[MATERIAL TO PROCESS — start]

$ cat src/lmsg_cfg.svh
// Function
// scan lines run upward from line 0
// line count 6 to 11 sets lines scanned
// slot is active plus blank plus two shifts
// active time 8 us or 16 us
// blanking time 1 us or 0.5 us
// phase shift 0 or 125 ns
// sub-period is slot times line count
// optional sink turn-on delay after line on
// upside ghost: discharge and clamp during blank
// precharge all sinks in blank, downside strength
// compensation per group from three fields
// peak-current code maps to seven currents
// peak-current code resets to 011
// refresh mode 1 applies peak code at once
// modes 2,3: latch while disabled, apply on enable
// ghost settings follow peak-code update timing
// color gain is 7-bit code over 127
// sink index modulo three picks group
// three color gains, each reset to 64
// dot gain is 8 bits per dot
// gain storage for every dot of matrix
// current is peak times color times dot gain
// normal operation within 100 us of enable
// wrap to line 0 with no extra gap
// reserved code 111 keeps previous peak
// no scan line or sink enabled during blanking
`ifndef LMSG_CFG_SVH
`define LMSG_CFG_SVH
// clock period and printed times, picoseconds
`define LMSG_CLK_PS        4000
`define LMSG_T_PWM_FAST_PS 8000000
`define LMSG_T_PWM_SLOW_PS 16000000
`define LMSG_T_BLK_LONG_PS 1000000
`define LMSG_T_BLK_SHRT_PS 500000
`define LMSG_T_PHASE_PS    125000
`define LMSG_T_CSD_FAST_PS 31250
`define LMSG_T_CSD_SLOW_PS 62500
`define LMSG_T_READY_PS    100000000
// least times round up, longest round down
`define LMSG_CYC_UP(t) (((t)+`LMSG_CLK_PS-1)/`LMSG_CLK_PS)
`define LMSG_CYC_DN(t) ((t)/`LMSG_CLK_PS)
// reset values and codes
`define LMSG_PEAK_RST      3'h3
`define LMSG_PEAK_RSVD     3'h7
`define LMSG_COLOR_RST     7'h40
`define LMSG_DOT_RST       8'h80
`define LMSG_MODE_1        2'h1
`define LMSG_LINES_MIN     4'h6
`define LMSG_LINES_MAX     4'hb
// peak currents in tenths of a milliamp
`define LMSG_PEAK_0 10'h04b
`define LMSG_PEAK_1 10'h07d
`define LMSG_PEAK_2 10'h0fa
`define LMSG_PEAK_3 10'h177
`define LMSG_PEAK_4 10'h1f4
`define LMSG_PEAK_5 10'h2ee
`define LMSG_PEAK_6 10'h3e8
`endif

$ cat src/lmsg_pkg.sv
package lmsg_pkg;
	// scan sequencer states
	typedef enum logic [1:0] {
		ST_IDLE,
		ST_ACTIVE,
		ST_BLANK
	} lmsg_state_t;
	// de-ghost settings as applied to the analog side
	typedef struct packed {
		logic       up_en;   // scan line discharge and clamp
		logic [1:0] down;    // sink precharge strength
	} lmsg_ghost_t;
	// three color group gains
	typedef struct packed {
		logic [6:0] first;
		logic [6:0] second;
		logic [6:0] third;
	} lmsg_gain3_t;
	// one sink current result
	typedef struct packed {
		logic        valid;  // high for 18 cycles, one per sink
		logic [4:0]  sink;   // sink index
		logic [24:0] value;  // peak x color x dot
	} lmsg_cur_t;
endpackage : lmsg_pkg

$ cat src/lmsg_dot_ram.sv
`timescale 1ns/1ps
// dot gain store, one write port, registered read
module lmsg_dot_ram #(
	parameter int DEPTH = 198,
	parameter int AW    = 8,
	parameter int DW    = 8
)(
	input  wire logic          clk_sys,
	input  wire logic          wr_en,
	input  wire logic [AW-1:0] wr_addr,
	input  wire logic [DW-1:0] wr_data,
	input  wire logic [AW-1:0] rd_addr,
	output logic      [DW-1:0] rd_data
);
	logic [DW-1:0] mem_ff [DEPTH];  // dot storage
	logic [DW-1:0] rd_data_ff;      // read register

	// refuse a depth the address cannot reach
	if (DEPTH > (1 << AW))
	begin : g_chk
		$error("dot ram depth exceeds address range");
	end

	// write and registered read
	always_ff @(posedge clk_sys)
	begin
		if (wr_en)
			mem_ff[wr_addr] <= wr_data;
		rd_data_ff <= mem_ff[rd_addr];
	end

	assign rd_data = rd_data_ff;
endmodule : lmsg_dot_ram

$ cat src/lmsg_scan.sv
`timescale 1ns/1ps
`include "lmsg_cfg.svh"
// matrix scan sequencer with analog gain handling
module lmsg_scan
	import lmsg_pkg::*;
#(
	parameter int LINES     = 11,
	parameter int SINKS     = 18,
	parameter int AW        = 8,
	parameter int READY_CYC = `LMSG_CYC_DN(`LMSG_T_READY_PS)
)(
	input  wire logic               clk_sys,
	input  wire logic               reset,
	input  wire logic               chip_en,
	input  wire logic [1:0]         refresh_mode,
	input  wire logic [3:0]         line_count,
	input  wire logic               pwm_slow_sel,
	input  wire logic               blanking_time_select,
	input  wire logic               phase_shift_en,
	input  wire logic               sink_on_shift,
	input  wire logic               up_deghost_en,
	input  wire logic [1:0]         down_deghost,
	input  wire logic [1:0]         low_level_comp_first,
	input  wire logic [1:0]         low_level_comp_second,
	input  wire logic [1:0]         low_level_comp_third,
	input  wire logic [2:0]         peak_current_code,
	input  wire logic [6:0]         color_gain_first,
	input  wire logic [6:0]         color_gain_second,
	input  wire logic [6:0]         color_gain_third,
	input  wire logic               dot_wr_en,
	input  wire logic [AW-1:0]      dot_wr_addr,
	input  wire logic [7:0]         dot_gain,
	output logic [LINES-1:0]        scan_line_on,
	output logic [SINKS-1:0]        sink_on,
	output logic [3:0]              line_index,
	output logic                    blanking,
	output logic                    scan_clamp_on,
	output logic                    sink_precharge_on,
	output lmsg_ghost_t             ghost_applied,
	output logic [SINKS-1:0][1:0]   sink_comp,
	output logic [2:0]              peak_applied,
	output lmsg_gain3_t             color_applied,
	output lmsg_cur_t               sink_current,
	output logic                    normal_ready,
	output logic                    dot_init_busy
);
	localparam int DOTS = LINES * SINKS;
	// slot timing in clock cycles
	localparam logic [12:0] PWM_F = 13'(`LMSG_CYC_UP(`LMSG_T_PWM_FAST_PS));
	localparam logic [12:0] PWM_S = 13'(`LMSG_CYC_UP(`LMSG_T_PWM_SLOW_PS));
	localparam logic [12:0] BLK_L = 13'(`LMSG_CYC_UP(`LMSG_T_BLK_LONG_PS));
	localparam logic [12:0] BLK_S = 13'(`LMSG_CYC_UP(`LMSG_T_BLK_SHRT_PS));
	localparam logic [12:0] PH    = 13'(`LMSG_CYC_UP(`LMSG_T_PHASE_PS));
	localparam logic [12:0] CSD_F = 13'(`LMSG_CYC_UP(`LMSG_T_CSD_FAST_PS));
	localparam logic [12:0] CSD_S = 13'(`LMSG_CYC_UP(`LMSG_T_CSD_SLOW_PS));

	// refuse shapes the sequencer cannot serve
	if (LINES != 11 || SINKS != 18 || DOTS > (1 << AW) || READY_CYC < 1
		|| READY_CYC > `LMSG_CYC_DN(`LMSG_T_READY_PS))
	begin : g_chk
		$error("lmsg_scan parameters out of range");
	end

	// peak code to tenths of a milliamp
	function automatic logic [9:0] peak_tenths(input logic [2:0] code);
		case (code)
			3'h0:    peak_tenths = `LMSG_PEAK_0;
			3'h1:    peak_tenths = `LMSG_PEAK_1;
			3'h2:    peak_tenths = `LMSG_PEAK_2;
			3'h3:    peak_tenths = `LMSG_PEAK_3;
			3'h4:    peak_tenths = `LMSG_PEAK_4;
			3'h5:    peak_tenths = `LMSG_PEAK_5;
			default: peak_tenths = `LMSG_PEAK_6;
		endcase
	endfunction : peak_tenths

	// sequencer state
	lmsg_state_t       state_ff;         // scan phase
	logic [12:0]       cnt_ff;           // cycle within phase
	logic [3:0]        line_ff;          // current line
	logic [14:0]       rdy_cnt_ff;       // enable-to-ready count
	logic              ready_ff;         // normal operation
	logic              chip_en_d_ff;     // enable, one cycle late
	// update shadows
	logic [2:0]        peak_pend_ff;     // peak code held while off
	logic [2:0]        peak_app_ff;      // peak code in use
	lmsg_ghost_t       ghost_pend_ff;    // ghost held while off
	lmsg_ghost_t       ghost_app_ff;     // ghost in use
	lmsg_gain3_t       color_ff;         // color gains in use
	// dot memory initialisation
	logic              init_ff;          // sweep in progress
	logic [AW-1:0]     init_addr_ff;     // sweep address
	// output registers
	logic [LINES-1:0]  line_on_ff;
	logic [SINKS-1:0]  sink_on_ff;
	logic              blank_ff;
	logic              clamp_ff;
	logic              prech_ff;
	logic [SINKS-1:0][1:0] comp_ff;
	// current pipeline
	logic              rd_v_ff;          // read issued last cycle
	logic [4:0]        rd_idx_ff;        // its sink index
	lmsg_cur_t         cur_ff;           // product out

	// decoded selections
	wire logic [12:0] pwm_len = pwm_slow_sel ? PWM_S : PWM_F;
	wire logic [12:0] blk_len = blanking_time_select ? BLK_S
		: BLK_L;
	wire logic [12:0] ph_len  = phase_shift_en ? PH : 13'h0;
	wire logic [12:0] act_len = pwm_len + 13'(ph_len << 1);
	wire logic [12:0] csd_len = !sink_on_shift ? 13'h0
		: (pwm_slow_sel ? CSD_S : CSD_F);
	// line count clamped to the legal span
	wire logic [3:0]  lines_eff = (line_count < `LMSG_LINES_MIN)
		? `LMSG_LINES_MIN : (line_count > `LMSG_LINES_MAX)
		? `LMSG_LINES_MAX : line_count;
	wire logic [3:0]  last_line = lines_eff - 4'h1;
	wire logic        in_act    = (state_ff == ST_ACTIVE);
	wire logic        in_blk    = (state_ff == ST_BLANK);
	wire logic        act_end   = in_act && (cnt_ff >= act_len - 13'h1);
	wire logic        blk_end   = in_blk && (cnt_ff >= blk_len - 13'h1);
	wire logic        en_rise   = chip_en && !chip_en_d_ff;
	wire logic        mode1     = (refresh_mode == `LMSG_MODE_1);
	wire logic        peak_ok   = (peak_current_code != `LMSG_PEAK_RSVD);
	wire lmsg_ghost_t ghost_in  = '{up_en: up_deghost_en,
		down: down_deghost};

	// per-group sink windows, staggered by the phase shift
	logic [2:0] grp_on;
	for (genvar g = 0; g < 3; g++)
	begin : g_grp
		wire logic [12:0] start = csd_len + 13'(ph_len * g);
		assign grp_on[g] = in_act && (cnt_ff >= start)
			&& (cnt_ff < start + pwm_len);
	end

	// next value of sink enables and compensation, by index mod 3
	logic [SINKS-1:0]      nxt_sink_on;
	logic [SINKS-1:0][1:0] nxt_comp;
	for (genvar s = 0; s < SINKS; s++)
	begin : g_sink
		assign nxt_sink_on[s] = grp_on[s % 3];
		assign nxt_comp[s] = (s % 3 == 0) ? low_level_comp_first
			: (s % 3 == 1) ? low_level_comp_second
			: low_level_comp_third;
	end

	// one-hot line drive, active phase only
	wire logic [LINES-1:0] nxt_line_on = in_act
		? LINES'(1) << line_ff : '0;
	wire logic [3:0] nxt_line = (line_ff >= last_line)
		? 4'h0 : line_ff + 4'h1;

	// dot memory ports
	wire logic          rd_go   = in_act && (cnt_ff < 13'(SINKS));
	wire logic [AW-1:0] rd_addr = AW'(line_ff * SINKS)
		+ AW'(cnt_ff[4:0]);
	wire logic          ram_we  = init_ff
		|| (dot_wr_en && (dot_wr_addr < AW'(DOTS)));
	wire logic [AW-1:0] ram_wa  = init_ff ? init_addr_ff : dot_wr_addr;
	wire logic [7:0]    ram_wd  = init_ff ? `LMSG_DOT_RST : dot_gain;
	logic [7:0] dot_rd;

	// selected color gain for the sink being read
	wire logic [6:0] cc_sel = (rd_idx_ff % 5'h3 == 5'h0)
		? color_ff.first : (rd_idx_ff % 5'h3 == 5'h1)
		? color_ff.second : color_ff.third;
	wire logic [24:0] cur_prod = 25'(peak_tenths(peak_app_ff))
		* 25'(cc_sel) * 25'(dot_rd);

	lmsg_dot_ram #(
		.DEPTH (DOTS),
		.AW    (AW),
		.DW    (8)
	) u_dot_ram (
		.clk_sys (clk_sys),
		.wr_en   (ram_we),
		.wr_addr (ram_wa),
		.wr_data (ram_wd),
		.rd_addr (rd_addr),
		.rd_data (dot_rd)
	);

	// dot gain reset: sweep the store with the default
	always_ff @(posedge clk_sys or posedge reset)
	begin
		if (reset)
		begin
			init_ff      <= 1'b1;
			init_addr_ff <= '0;
		end
		else if (init_ff)
		begin
			init_addr_ff <= init_addr_ff + AW'(1);
			// stop after the last dot
			if (init_addr_ff == AW'(DOTS - 1))
				init_ff <= 1'b0;
		end
	end

	// enable edge and ready timer
	always_ff @(posedge clk_sys or posedge reset)
	begin
		if (reset)
		begin
			chip_en_d_ff <= 1'b0;
			rdy_cnt_ff   <= '0;
			ready_ff     <= 1'b0;
		end
		else
		begin
			chip_en_d_ff <= chip_en;
			// disable drops readiness at once
			if (!chip_en || init_ff)
			begin
				rdy_cnt_ff <= '0;
				ready_ff   <= 1'b0;
			end
			// count up to the ready point
			else if (!ready_ff)
			begin
				rdy_cnt_ff <= rdy_cnt_ff + 15'h1;
				if (rdy_cnt_ff == 15'(READY_CYC - 1))
					ready_ff <= 1'b1;
			end
		end
	end

	// peak code and ghost settings by refresh mode
	always_ff @(posedge clk_sys or posedge reset)
	begin
		if (reset)
		begin
			peak_pend_ff  <= `LMSG_PEAK_RST;
			peak_app_ff   <= `LMSG_PEAK_RST;
			ghost_pend_ff <= '0;
			ghost_app_ff  <= '0;
		end
		// mode 1 takes new values immediately
		else if (mode1)
		begin
			if (peak_ok)
				peak_app_ff <= peak_current_code;
			ghost_app_ff <= ghost_in;
		end
		// other modes latch while off, apply on enable
		else
		begin
			if (!chip_en && peak_ok)
				peak_pend_ff <= peak_current_code;
			if (!chip_en)
				ghost_pend_ff <= ghost_in;
			if (en_rise)
			begin
				peak_app_ff  <= peak_pend_ff;
				ghost_app_ff <= ghost_pend_ff;
			end
		end
	end

	// color gains, one field per group
	always_ff @(posedge clk_sys or posedge reset)
	begin
		if (reset)
			color_ff <= '{default: `LMSG_COLOR_RST};
		else
			color_ff <= '{first: color_gain_first,
				second: color_gain_second,
				third: color_gain_third};
	end

	// scan sequencer: active slot, blank, next line
	always_ff @(posedge clk_sys or posedge reset)
	begin
		if (reset)
		begin
			state_ff <= ST_IDLE;
			cnt_ff   <= '0;
			line_ff  <= '0;
		end
		else
		begin
			case (state_ff)
				// wait for normal operation, start at line 0
				ST_IDLE:
				begin
					cnt_ff  <= '0;
					line_ff <= '0;
					if (ready_ff)
						state_ff <= ST_ACTIVE;
				end
				// lines and sinks on for the active part
				ST_ACTIVE:
				begin
					if (!ready_ff)
						state_ff <= ST_IDLE;
					else if (act_end)
					begin
						state_ff <= ST_BLANK;
						cnt_ff   <= '0;
					end
					else
						cnt_ff <= cnt_ff + 13'h1;
				end
				// blanking between slots
				ST_BLANK:
				begin
					if (!ready_ff)
						state_ff <= ST_IDLE;
					else if (blk_end)
					begin
						state_ff <= ST_ACTIVE;
						cnt_ff   <= '0;
						line_ff  <= nxt_line;
					end
					else
						cnt_ff <= cnt_ff + 13'h1;
				end
				default:
				begin
					state_ff <= ST_IDLE;
					cnt_ff   <= '0;
				end
			endcase
		end
	end

	// drive registers for switches, sinks and blank helpers
	always_ff @(posedge clk_sys or posedge reset)
	begin
		if (reset)
		begin
			line_on_ff <= '0;
			sink_on_ff <= '0;
			blank_ff   <= 1'b0;
			clamp_ff   <= 1'b0;
			prech_ff   <= 1'b0;
			comp_ff    <= '0;
		end
		else
		begin
			line_on_ff <= nxt_line_on;
			sink_on_ff <= nxt_sink_on;
			blank_ff   <= in_blk;
			clamp_ff   <= in_blk && ghost_app_ff.up_en;
			prech_ff   <= in_blk;
			comp_ff    <= nxt_comp;
		end
	end

	// current pipeline: read dot gain, then multiply
	always_ff @(posedge clk_sys or posedge reset)
	begin
		if (reset)
		begin
			rd_v_ff   <= 1'b0;
			rd_idx_ff <= '0;
			cur_ff    <= '0;
		end
		else
		begin
			rd_v_ff   <= rd_go;
			rd_idx_ff <= cnt_ff[4:0];
			cur_ff    <= '{valid: rd_v_ff, sink: rd_idx_ff,
				value: rd_v_ff ? cur_prod : 25'h0};
		end
	end

	// outputs straight from registers
	assign scan_line_on      = line_on_ff;
	assign sink_on           = sink_on_ff;
	assign line_index        = line_ff;
	assign blanking          = blank_ff;
	assign scan_clamp_on     = clamp_ff;
	assign sink_precharge_on = prech_ff;
	assign ghost_applied     = ghost_app_ff;
	assign sink_comp         = comp_ff;
	assign peak_applied      = peak_app_ff;
	assign color_applied     = color_ff;
	assign sink_current      = cur_ff;
	assign normal_ready      = ready_ff;
	assign dot_init_busy     = init_ff;
endmodule : lmsg_scan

[MATERIAL TO PROCESS — finish]

WHAT TO PRODUCE |
Above are records; repeat only the lines starting at the line with "lines_eff = (line_count" and ending at the line with "dot memory ports", exactly as they appear, both included.

SOLUTION BELOW |
	wire logic [3:0]  lines_eff = (line_count < `LMSG_LINES_MIN)
		? `LMSG_LINES_MIN : (line_count > `LMSG_LINES_MAX)
		? `LMSG_LINES_MAX : line_count;
	wire logic [3:0]  last_line = lines_eff - 4'h1;
	wire logic        in_act    = (state_ff == ST_ACTIVE);
	wire logic        in_blk    = (state_ff == ST_BLANK);
	wire logic        act_end   = in_act && (cnt_ff >= act_len - 13'h1);
	wire logic        blk_end   = in_blk && (cnt_ff >= blk_len - 13'h1);
	wire logic        en_rise   = chip_en && !chip_en_d_ff;
	wire logic        mode1     = (refresh_mode == `LMSG_MODE_1);
	wire logic        peak_ok   = (peak_current_code != `LMSG_PEAK_RSVD);
	wire lmsg_ghost_t ghost_in  = '{up_en: up_deghost_en,
		down: down_deghost};

	// per-group sink windows, staggered by the phase shift
	logic [2:0] grp_on;
	for (genvar g = 0; g < 3; g++)
	begin : g_grp
		wire logic [12:0] start = csd_len + 13'(ph_len * g);
		assign grp_on[g] = in_act && (cnt_ff >= start)
			&& (cnt_ff < start + pwm_len);
	end

	// next value of sink enables and compensation, by index mod 3
	logic [SINKS-1:0]      nxt_sink_on;
	logic [SINKS-1:0][1:0] nxt_comp;
	for (genvar s = 0; s < SINKS; s++)
	begin : g_sink
		assign nxt_sink_on[s] = grp_on[s % 3];
		assign nxt_comp[s] = (s % 3 == 0) ? low_level_comp_first
			: (s % 3 == 1) ? low_level_comp_second
			: low_level_comp_third;
	end

	// one-hot line drive, active phase only
	wire logic [LINES-1:0] nxt_line_on = in_act
		? LINES'(1) << line_ff : '0;
	wire logic [3:0] nxt_line = (line_ff >= last_line)
		? 4'h0 : line_ff + 4'h1;

	// dot memory ports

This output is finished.